● **TASK REQUIREMENTS**: When you reach the line with "TritonCTS buffer count -> 54" in the listing below, transcribe it and each line after it up to and including the line with "Fin Hold WS -> 0.0748 ns", exactly and with nothing else.

------ MATERIAL SHOWN ------

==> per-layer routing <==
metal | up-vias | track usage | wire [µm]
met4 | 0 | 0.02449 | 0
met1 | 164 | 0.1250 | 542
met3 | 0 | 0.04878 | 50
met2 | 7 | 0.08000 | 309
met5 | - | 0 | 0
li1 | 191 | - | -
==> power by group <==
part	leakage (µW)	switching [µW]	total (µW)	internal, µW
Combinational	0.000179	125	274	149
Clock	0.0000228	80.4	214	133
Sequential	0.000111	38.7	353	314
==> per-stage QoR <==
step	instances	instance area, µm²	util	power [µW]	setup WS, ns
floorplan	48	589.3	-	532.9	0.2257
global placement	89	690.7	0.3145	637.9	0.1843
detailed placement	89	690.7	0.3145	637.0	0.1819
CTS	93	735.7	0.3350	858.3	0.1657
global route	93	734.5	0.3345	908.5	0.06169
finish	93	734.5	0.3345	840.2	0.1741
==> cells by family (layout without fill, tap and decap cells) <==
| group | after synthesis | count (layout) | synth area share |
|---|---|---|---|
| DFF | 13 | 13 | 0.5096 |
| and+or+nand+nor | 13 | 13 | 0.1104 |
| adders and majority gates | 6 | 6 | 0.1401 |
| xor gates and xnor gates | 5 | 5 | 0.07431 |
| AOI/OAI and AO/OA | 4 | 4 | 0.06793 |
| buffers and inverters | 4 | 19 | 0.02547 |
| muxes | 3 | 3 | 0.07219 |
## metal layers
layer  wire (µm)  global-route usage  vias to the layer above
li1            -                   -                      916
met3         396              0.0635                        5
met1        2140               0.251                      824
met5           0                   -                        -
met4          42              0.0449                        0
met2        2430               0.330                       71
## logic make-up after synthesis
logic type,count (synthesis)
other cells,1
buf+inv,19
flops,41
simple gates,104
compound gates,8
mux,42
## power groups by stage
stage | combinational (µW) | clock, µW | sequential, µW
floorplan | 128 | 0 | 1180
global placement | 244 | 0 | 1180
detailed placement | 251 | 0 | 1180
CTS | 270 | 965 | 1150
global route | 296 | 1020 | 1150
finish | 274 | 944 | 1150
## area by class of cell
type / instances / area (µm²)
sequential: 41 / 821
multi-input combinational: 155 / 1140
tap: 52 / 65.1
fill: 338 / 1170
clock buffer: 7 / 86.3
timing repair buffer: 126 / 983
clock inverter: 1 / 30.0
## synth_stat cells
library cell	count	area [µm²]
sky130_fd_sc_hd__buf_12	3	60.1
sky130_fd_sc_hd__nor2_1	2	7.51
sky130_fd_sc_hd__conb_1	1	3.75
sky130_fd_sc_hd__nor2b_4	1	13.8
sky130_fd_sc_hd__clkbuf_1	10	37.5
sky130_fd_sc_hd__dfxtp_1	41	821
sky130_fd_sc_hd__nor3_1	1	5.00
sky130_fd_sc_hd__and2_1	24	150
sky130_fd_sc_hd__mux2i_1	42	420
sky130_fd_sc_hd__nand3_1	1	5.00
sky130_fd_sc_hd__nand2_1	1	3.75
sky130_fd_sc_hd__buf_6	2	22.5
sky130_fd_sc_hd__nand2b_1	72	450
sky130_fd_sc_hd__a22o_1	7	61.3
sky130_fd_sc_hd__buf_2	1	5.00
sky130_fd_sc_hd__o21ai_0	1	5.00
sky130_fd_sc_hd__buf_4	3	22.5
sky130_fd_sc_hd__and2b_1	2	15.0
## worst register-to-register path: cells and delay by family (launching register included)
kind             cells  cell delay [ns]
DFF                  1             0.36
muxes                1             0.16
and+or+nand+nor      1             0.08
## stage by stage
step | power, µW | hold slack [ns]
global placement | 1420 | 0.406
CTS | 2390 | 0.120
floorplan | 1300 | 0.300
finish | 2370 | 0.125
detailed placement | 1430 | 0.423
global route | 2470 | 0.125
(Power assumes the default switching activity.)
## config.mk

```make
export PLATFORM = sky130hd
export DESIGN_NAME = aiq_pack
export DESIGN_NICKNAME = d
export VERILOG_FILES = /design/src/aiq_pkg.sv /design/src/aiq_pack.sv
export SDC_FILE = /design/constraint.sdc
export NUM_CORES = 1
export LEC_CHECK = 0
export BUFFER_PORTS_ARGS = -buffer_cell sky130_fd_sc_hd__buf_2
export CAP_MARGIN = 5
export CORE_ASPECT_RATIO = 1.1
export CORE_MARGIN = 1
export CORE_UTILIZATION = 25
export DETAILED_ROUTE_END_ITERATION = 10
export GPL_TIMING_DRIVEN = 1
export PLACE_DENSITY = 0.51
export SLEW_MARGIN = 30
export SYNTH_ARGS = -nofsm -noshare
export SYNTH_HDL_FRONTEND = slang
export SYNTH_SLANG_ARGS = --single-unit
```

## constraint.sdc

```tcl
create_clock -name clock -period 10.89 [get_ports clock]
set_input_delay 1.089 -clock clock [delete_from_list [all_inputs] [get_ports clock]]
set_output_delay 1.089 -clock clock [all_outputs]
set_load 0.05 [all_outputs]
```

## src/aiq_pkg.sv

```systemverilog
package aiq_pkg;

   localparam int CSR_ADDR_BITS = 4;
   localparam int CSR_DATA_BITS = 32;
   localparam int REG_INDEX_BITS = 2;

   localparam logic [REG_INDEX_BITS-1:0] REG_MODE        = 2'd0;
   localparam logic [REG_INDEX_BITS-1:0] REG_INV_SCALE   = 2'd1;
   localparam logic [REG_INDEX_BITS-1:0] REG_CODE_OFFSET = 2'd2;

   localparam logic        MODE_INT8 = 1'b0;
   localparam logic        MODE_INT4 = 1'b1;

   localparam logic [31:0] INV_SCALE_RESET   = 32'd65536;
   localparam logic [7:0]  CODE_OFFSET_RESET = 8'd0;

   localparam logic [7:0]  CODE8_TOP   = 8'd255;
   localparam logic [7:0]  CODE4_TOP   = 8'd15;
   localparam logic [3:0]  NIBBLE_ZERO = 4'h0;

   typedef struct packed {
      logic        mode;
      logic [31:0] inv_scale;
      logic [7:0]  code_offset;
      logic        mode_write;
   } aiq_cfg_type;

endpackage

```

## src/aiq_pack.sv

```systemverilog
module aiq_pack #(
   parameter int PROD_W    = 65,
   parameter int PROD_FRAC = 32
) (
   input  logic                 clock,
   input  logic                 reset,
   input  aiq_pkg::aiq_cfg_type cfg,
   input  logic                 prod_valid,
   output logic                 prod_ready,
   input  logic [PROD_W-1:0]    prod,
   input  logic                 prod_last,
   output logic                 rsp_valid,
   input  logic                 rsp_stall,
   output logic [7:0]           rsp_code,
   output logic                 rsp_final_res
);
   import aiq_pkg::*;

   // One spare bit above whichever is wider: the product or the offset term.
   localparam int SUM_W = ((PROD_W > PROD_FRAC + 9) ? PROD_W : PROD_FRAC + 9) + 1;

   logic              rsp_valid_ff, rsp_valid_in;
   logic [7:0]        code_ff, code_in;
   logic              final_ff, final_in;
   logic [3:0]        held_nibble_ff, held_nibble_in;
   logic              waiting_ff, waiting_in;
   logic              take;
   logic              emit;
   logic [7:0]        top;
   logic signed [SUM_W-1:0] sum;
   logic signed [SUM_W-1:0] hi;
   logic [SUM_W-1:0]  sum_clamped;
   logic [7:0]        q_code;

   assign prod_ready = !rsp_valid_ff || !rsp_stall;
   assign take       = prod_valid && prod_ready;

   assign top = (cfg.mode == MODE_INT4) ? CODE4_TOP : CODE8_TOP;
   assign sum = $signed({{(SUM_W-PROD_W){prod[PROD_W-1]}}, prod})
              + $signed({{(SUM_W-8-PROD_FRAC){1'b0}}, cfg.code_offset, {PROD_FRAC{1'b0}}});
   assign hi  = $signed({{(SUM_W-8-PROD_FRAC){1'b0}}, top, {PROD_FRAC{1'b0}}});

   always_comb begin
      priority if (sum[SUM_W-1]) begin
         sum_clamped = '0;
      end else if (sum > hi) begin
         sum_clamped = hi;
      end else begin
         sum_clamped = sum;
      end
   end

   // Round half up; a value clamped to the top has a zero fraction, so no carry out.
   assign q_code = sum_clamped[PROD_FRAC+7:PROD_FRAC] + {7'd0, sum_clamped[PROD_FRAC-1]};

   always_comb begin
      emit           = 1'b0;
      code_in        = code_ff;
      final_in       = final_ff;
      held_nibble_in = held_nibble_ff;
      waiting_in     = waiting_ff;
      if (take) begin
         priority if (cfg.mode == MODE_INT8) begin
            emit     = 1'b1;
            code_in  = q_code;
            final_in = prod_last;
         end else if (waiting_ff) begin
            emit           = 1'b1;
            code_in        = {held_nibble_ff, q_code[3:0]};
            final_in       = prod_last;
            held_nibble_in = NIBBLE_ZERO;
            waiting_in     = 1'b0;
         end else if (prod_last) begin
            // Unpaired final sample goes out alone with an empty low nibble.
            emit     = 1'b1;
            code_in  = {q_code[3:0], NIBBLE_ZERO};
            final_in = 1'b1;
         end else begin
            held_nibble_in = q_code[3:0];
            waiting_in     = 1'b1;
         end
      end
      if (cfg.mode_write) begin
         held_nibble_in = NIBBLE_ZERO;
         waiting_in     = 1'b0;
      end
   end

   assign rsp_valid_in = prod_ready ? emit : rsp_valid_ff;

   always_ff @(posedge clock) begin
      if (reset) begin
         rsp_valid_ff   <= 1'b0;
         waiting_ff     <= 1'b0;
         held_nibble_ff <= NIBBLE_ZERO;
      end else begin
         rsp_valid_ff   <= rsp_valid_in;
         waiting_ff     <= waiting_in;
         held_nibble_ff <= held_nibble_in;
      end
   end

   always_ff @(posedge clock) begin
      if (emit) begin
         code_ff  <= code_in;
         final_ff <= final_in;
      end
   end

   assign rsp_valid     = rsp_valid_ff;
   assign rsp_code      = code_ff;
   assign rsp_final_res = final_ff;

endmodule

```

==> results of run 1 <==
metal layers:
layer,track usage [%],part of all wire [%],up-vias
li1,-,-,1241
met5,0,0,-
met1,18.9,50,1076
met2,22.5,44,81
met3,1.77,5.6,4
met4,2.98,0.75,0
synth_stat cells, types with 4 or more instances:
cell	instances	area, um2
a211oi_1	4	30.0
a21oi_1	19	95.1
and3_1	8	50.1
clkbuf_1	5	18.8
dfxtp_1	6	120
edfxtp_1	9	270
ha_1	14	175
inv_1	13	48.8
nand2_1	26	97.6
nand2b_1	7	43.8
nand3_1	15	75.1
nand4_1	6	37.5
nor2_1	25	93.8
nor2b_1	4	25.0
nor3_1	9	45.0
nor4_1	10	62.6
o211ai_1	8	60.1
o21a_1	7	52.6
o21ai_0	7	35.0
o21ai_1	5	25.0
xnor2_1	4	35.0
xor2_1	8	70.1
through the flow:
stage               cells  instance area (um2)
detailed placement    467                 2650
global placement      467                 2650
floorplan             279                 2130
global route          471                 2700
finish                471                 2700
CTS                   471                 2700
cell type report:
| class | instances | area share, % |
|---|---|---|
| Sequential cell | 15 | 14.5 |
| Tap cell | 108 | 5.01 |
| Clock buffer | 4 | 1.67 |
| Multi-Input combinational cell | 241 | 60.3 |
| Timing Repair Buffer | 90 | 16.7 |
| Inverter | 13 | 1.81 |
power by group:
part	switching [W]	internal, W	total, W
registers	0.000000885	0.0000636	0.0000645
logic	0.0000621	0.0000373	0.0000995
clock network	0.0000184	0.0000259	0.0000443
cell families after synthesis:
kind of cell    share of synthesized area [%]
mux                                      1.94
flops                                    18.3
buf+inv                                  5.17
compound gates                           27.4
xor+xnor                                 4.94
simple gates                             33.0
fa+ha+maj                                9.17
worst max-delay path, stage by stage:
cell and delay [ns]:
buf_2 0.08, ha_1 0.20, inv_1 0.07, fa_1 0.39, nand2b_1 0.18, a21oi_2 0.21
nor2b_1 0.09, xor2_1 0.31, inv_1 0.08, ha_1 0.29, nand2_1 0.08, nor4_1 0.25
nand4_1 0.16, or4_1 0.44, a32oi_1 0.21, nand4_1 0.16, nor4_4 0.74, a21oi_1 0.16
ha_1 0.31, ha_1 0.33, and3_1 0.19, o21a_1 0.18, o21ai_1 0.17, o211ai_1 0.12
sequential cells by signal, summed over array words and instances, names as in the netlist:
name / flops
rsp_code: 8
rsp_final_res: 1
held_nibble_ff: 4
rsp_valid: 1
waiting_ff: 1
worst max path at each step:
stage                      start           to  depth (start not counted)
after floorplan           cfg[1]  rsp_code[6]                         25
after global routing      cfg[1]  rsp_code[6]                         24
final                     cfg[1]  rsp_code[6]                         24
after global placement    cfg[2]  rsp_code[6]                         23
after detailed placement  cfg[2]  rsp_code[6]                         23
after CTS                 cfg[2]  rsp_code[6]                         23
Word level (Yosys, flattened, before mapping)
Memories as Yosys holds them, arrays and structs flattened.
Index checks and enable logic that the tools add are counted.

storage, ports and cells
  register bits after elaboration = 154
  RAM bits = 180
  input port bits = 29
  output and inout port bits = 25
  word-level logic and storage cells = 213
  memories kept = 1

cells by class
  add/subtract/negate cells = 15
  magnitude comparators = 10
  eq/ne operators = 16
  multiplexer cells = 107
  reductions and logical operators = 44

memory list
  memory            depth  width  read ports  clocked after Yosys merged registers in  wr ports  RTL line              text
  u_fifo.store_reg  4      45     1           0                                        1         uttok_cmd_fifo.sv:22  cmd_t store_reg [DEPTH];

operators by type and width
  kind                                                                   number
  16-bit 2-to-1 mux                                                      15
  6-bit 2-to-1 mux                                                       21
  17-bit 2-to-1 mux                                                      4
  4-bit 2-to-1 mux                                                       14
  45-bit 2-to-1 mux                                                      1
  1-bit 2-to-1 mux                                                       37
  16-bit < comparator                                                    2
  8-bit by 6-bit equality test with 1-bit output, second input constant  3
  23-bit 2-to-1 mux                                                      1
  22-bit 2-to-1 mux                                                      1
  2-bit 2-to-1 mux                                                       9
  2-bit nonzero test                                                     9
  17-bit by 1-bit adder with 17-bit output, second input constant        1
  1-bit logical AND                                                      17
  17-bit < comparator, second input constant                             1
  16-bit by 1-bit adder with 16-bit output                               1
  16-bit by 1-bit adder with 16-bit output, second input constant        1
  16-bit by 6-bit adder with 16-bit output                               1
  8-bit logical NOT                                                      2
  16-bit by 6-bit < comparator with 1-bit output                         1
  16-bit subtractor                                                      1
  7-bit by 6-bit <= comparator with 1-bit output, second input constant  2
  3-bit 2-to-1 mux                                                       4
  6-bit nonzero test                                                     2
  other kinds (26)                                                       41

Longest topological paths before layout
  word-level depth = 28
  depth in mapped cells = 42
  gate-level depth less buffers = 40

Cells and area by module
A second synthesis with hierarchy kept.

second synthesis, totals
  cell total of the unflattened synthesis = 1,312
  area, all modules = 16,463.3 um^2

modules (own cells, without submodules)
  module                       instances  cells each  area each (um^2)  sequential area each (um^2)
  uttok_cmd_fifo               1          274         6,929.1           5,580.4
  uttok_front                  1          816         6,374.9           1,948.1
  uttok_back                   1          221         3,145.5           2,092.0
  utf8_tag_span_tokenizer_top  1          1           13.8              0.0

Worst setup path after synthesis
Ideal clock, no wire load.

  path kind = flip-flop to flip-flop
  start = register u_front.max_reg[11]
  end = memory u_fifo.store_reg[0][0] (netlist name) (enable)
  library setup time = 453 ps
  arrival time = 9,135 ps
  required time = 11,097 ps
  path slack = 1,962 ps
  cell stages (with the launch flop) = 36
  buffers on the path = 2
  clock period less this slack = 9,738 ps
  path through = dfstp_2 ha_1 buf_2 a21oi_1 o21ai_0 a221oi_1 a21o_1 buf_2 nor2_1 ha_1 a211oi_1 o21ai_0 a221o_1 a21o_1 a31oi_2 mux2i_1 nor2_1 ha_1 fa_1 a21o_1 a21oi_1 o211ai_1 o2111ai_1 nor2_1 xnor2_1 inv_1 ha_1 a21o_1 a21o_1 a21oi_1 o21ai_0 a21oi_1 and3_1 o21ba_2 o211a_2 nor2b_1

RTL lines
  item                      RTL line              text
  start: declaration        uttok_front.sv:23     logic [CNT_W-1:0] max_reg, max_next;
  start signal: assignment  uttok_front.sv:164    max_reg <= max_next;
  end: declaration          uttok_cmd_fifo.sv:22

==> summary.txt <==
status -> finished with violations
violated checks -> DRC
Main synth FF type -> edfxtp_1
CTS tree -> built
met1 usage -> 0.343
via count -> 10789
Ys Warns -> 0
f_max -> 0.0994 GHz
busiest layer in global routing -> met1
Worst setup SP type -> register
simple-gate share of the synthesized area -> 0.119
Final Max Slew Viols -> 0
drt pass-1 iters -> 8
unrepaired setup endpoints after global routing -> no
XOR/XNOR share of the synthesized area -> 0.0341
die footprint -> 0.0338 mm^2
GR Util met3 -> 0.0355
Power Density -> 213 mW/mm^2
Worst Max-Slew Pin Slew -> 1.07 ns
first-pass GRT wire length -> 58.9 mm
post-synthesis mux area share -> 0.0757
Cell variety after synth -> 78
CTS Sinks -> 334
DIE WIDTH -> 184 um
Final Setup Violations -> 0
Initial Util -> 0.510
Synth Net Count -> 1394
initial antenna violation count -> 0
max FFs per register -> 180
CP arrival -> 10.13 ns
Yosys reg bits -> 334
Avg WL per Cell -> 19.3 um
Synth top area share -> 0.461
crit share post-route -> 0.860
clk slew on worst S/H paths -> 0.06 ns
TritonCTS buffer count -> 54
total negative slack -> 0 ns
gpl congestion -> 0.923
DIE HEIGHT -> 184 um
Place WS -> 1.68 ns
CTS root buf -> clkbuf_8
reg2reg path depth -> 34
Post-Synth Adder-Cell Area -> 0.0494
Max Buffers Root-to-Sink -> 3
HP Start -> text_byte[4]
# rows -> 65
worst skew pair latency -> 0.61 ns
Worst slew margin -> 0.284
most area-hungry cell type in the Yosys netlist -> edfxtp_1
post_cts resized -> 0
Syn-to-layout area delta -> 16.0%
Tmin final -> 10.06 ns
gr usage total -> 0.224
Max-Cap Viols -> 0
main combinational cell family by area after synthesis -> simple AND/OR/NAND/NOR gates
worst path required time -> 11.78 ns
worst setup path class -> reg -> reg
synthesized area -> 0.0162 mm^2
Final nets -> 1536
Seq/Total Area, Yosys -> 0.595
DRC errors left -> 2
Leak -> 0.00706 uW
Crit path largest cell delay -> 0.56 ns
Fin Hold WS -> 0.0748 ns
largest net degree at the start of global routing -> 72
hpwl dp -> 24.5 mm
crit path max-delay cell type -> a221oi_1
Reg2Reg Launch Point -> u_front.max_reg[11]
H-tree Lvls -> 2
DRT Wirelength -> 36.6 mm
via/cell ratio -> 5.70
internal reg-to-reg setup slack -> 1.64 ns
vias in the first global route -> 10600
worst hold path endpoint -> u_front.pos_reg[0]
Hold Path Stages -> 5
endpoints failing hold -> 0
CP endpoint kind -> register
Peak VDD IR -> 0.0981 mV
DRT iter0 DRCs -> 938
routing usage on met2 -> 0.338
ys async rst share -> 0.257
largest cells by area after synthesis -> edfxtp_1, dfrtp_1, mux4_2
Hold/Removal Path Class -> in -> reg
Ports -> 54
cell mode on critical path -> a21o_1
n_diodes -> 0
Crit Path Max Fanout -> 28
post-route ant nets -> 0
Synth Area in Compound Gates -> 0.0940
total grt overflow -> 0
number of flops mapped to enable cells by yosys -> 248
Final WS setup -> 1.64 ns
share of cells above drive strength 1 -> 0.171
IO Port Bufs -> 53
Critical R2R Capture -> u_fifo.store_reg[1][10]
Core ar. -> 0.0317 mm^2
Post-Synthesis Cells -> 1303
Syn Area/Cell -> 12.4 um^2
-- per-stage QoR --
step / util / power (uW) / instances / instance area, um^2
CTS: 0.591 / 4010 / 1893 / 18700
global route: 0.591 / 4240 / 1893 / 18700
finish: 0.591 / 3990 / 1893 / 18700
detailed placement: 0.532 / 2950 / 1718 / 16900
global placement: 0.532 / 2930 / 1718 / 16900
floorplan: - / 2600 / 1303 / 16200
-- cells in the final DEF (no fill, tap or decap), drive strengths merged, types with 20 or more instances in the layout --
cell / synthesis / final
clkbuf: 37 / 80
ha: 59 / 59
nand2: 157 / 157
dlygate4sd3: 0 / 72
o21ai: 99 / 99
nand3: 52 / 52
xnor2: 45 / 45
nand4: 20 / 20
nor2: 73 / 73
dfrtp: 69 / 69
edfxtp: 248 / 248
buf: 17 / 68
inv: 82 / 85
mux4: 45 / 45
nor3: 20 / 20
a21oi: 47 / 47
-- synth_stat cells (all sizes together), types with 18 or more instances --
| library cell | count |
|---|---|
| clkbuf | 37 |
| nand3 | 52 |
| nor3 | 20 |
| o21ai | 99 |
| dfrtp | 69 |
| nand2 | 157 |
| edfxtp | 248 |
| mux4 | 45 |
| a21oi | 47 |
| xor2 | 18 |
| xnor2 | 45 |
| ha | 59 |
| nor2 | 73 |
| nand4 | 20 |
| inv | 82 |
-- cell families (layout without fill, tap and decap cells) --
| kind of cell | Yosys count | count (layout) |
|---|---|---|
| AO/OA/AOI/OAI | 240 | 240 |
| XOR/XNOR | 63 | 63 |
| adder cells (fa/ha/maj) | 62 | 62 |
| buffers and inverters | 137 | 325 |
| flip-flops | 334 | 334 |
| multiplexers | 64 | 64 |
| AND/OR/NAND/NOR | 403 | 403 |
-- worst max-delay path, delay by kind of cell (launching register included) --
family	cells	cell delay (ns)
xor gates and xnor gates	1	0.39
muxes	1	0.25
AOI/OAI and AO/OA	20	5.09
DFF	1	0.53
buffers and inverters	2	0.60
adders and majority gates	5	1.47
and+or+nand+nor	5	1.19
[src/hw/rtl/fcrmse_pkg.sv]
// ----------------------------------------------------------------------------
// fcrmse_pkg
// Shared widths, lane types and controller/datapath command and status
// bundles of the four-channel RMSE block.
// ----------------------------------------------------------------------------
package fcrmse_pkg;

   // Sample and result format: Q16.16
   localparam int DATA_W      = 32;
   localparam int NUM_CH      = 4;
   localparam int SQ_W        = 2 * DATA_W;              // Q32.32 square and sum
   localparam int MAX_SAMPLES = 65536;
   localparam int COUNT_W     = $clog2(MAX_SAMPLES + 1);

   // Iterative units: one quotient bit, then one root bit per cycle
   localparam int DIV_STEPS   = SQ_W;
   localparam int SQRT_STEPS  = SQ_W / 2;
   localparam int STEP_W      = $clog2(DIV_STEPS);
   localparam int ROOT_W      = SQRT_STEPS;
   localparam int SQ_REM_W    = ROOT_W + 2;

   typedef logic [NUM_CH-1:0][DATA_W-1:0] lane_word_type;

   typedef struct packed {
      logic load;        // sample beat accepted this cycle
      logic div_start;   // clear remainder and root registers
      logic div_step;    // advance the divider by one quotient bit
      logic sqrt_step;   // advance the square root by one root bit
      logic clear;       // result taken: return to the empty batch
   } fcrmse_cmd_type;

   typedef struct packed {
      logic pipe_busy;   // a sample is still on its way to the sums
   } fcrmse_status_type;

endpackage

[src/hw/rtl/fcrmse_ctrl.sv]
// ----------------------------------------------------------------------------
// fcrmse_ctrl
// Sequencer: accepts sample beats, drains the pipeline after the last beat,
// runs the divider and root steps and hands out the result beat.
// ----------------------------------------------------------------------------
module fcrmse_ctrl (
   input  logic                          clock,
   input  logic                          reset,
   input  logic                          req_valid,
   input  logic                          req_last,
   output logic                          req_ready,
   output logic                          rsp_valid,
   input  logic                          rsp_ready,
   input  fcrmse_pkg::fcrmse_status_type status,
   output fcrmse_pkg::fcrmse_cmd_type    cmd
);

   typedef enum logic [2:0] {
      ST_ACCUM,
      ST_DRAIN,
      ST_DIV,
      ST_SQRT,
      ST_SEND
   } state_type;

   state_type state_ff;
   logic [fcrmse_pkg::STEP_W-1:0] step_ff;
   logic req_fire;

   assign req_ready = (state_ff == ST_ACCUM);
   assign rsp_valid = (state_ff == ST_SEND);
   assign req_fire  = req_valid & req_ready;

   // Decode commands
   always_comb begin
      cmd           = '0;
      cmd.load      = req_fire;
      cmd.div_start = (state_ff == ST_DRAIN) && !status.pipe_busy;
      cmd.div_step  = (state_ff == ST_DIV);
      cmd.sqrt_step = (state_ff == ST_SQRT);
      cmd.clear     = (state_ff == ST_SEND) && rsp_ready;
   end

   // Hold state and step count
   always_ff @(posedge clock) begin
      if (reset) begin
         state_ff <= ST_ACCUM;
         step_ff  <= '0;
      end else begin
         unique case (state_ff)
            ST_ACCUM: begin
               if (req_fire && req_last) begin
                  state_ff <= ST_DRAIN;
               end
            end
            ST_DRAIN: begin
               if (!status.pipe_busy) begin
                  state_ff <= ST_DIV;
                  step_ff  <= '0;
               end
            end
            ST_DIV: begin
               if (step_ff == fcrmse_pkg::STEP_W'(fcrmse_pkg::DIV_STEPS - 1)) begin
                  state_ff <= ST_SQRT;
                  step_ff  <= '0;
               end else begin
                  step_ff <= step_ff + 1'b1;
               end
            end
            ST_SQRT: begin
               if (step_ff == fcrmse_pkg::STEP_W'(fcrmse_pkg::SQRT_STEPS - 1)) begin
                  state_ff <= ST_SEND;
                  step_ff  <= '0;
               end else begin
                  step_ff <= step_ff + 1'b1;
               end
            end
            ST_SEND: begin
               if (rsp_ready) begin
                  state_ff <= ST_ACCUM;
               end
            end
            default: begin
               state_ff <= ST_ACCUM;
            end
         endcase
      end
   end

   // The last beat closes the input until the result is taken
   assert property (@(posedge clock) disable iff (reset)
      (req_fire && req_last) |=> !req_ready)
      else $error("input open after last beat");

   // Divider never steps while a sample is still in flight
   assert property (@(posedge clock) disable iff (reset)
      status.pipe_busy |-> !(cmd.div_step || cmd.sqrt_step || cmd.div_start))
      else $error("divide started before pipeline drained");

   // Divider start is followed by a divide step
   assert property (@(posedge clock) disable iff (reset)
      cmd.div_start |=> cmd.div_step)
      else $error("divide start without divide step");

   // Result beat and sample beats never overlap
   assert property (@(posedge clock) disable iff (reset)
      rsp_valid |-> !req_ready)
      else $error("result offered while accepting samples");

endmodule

------

● **EXPECTED ANSWER**:
TritonCTS buffer count -> 54
total negative slack -> 0 ns
gpl congestion -> 0.923
DIE HEIGHT -> 184 um
Place WS -> 1.68 ns
CTS root buf -> clkbuf_8
reg2reg path depth -> 34
Post-Synth Adder-Cell Area -> 0.0494
Max Buffers Root-to-Sink -> 3
HP Start -> text_byte[4]
# rows -> 65
worst skew pair latency -> 0.61 ns
Worst slew margin -> 0.284
most area-hungry cell type in the Yosys netlist -> edfxtp_1
post_cts resized -> 0
Syn-to-layout area delta -> 16.0%
Tmin final -> 10.06 ns
gr usage total -> 0.224
Max-Cap Viols -> 0
main combinational cell family by area after synthesis -> simple AND/OR/NAND/NOR gates
worst path required time -> 11.78 ns
worst setup path class -> reg -> reg
synthesized area -> 0.0162 mm^2
Final nets -> 1536
Seq/Total Area, Yosys -> 0.595
DRC errors left -> 2
Leak -> 0.00706 uW
Crit path largest cell delay -> 0.56 ns
Fin Hold WS -> 0.0748 ns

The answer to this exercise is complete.